*What is expected:*
Take the entries below and print, exactly, the stretch from the line containing "drive_gt1_share_pct = 8.79" through the line containing "cts_setup_buffers = 0", both included.

*Given data:*
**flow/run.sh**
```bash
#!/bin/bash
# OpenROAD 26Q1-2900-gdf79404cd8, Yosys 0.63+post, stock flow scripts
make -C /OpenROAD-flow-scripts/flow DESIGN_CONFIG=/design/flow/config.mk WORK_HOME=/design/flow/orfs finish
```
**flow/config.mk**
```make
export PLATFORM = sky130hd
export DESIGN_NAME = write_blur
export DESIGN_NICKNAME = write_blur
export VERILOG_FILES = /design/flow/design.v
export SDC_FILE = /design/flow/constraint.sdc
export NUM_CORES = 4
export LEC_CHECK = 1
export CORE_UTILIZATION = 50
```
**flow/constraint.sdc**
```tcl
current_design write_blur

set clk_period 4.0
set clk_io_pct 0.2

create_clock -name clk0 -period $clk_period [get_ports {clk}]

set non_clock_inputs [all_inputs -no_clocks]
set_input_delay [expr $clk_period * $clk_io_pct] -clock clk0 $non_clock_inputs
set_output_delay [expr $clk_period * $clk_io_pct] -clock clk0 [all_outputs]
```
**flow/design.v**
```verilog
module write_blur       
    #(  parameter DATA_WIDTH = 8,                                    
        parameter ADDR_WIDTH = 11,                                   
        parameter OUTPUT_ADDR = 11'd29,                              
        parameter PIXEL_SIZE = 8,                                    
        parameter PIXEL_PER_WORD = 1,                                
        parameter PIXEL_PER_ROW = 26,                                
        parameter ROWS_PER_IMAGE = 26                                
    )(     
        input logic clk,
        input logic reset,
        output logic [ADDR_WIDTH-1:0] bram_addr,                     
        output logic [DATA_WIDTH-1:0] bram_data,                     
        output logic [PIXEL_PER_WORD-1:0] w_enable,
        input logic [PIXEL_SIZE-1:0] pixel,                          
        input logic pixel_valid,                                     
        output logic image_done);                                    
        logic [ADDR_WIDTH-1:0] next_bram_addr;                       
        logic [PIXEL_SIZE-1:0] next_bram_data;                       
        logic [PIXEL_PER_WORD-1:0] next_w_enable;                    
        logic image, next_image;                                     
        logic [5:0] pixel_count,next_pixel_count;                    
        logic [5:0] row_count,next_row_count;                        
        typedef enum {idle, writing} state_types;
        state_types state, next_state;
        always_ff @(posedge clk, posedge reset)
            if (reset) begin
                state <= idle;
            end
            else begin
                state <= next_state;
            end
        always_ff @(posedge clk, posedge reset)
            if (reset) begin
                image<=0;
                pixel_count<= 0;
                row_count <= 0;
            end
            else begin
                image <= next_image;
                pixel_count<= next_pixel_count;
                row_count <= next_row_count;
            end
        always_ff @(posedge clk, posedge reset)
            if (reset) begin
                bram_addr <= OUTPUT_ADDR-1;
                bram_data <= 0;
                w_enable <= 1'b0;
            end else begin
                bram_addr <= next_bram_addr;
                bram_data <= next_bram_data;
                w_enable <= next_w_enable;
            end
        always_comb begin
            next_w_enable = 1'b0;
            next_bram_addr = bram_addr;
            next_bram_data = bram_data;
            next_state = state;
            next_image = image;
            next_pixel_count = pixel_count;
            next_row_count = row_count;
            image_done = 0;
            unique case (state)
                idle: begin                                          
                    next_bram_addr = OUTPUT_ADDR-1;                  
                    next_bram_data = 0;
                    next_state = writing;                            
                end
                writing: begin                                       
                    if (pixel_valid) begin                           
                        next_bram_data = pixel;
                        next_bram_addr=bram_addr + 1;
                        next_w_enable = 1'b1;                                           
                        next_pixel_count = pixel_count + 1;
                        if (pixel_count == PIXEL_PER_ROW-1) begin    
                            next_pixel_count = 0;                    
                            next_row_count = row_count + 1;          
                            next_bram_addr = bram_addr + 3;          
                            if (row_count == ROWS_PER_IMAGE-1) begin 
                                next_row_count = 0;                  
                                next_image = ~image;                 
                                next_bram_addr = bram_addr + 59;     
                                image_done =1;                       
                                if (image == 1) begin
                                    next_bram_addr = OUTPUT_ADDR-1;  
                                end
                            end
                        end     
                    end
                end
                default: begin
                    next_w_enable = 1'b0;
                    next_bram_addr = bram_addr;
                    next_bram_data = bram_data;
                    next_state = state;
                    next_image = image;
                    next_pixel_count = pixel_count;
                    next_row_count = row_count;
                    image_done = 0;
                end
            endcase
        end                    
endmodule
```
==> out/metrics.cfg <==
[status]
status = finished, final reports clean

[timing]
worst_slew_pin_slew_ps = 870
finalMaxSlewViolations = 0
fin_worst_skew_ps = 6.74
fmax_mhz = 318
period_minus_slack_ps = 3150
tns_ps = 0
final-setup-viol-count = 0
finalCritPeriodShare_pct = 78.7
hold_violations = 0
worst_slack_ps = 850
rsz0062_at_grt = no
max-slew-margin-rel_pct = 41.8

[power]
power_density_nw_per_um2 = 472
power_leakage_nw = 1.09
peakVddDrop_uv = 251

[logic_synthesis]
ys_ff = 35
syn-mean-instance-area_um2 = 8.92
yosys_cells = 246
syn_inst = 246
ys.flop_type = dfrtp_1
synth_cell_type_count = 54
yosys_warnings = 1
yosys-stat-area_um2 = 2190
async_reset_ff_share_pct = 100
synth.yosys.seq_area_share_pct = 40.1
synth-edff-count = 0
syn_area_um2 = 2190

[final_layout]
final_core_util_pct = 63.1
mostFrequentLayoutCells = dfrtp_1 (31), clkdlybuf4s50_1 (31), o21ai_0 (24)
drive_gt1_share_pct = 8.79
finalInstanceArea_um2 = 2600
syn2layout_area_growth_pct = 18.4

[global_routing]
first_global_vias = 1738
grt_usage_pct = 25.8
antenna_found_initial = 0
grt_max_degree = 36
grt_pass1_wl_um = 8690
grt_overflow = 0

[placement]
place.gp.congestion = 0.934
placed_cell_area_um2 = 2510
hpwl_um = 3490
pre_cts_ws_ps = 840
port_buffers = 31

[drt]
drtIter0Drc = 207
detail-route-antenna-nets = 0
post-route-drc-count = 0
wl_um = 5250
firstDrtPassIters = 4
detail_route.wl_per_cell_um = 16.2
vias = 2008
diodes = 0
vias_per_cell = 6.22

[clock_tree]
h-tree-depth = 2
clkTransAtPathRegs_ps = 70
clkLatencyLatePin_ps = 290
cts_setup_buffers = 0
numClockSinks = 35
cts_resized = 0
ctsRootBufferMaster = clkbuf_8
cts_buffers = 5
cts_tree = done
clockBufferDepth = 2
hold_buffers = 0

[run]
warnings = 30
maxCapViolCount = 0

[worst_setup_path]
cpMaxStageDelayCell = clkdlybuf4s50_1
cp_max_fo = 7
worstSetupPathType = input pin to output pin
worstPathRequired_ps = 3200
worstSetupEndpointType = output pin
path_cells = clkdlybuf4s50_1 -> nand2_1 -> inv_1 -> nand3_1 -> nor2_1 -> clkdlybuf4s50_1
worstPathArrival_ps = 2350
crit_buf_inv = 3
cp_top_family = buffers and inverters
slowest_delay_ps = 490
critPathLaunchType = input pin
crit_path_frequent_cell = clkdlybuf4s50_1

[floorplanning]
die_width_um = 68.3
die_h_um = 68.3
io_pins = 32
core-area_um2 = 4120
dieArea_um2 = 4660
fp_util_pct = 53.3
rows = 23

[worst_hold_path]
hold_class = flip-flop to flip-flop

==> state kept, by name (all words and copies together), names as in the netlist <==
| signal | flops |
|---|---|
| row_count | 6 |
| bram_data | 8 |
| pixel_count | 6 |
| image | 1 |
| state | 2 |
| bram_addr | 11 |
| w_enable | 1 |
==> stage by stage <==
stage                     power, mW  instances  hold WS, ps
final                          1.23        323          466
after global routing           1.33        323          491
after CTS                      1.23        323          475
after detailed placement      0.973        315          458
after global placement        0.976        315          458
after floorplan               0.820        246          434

*Written response:*
drive_gt1_share_pct = 8.79
finalInstanceArea_um2 = 2600
syn2layout_area_growth_pct = 18.4

[global_routing]
first_global_vias = 1738
grt_usage_pct = 25.8
antenna_found_initial = 0
grt_max_degree = 36
grt_pass1_wl_um = 8690
grt_overflow = 0

[placement]
place.gp.congestion = 0.934
placed_cell_area_um2 = 2510
hpwl_um = 3490
pre_cts_ws_ps = 840
port_buffers = 31

[drt]
drtIter0Drc = 207
detail-route-antenna-nets = 0
post-route-drc-count = 0
wl_um = 5250
firstDrtPassIters = 4
detail_route.wl_per_cell_um = 16.2
vias = 2008
diodes = 0
vias_per_cell = 6.22

[clock_tree]
h-tree-depth = 2
clkTransAtPathRegs_ps = 70
clkLatencyLatePin_ps = 290
cts_setup_buffers = 0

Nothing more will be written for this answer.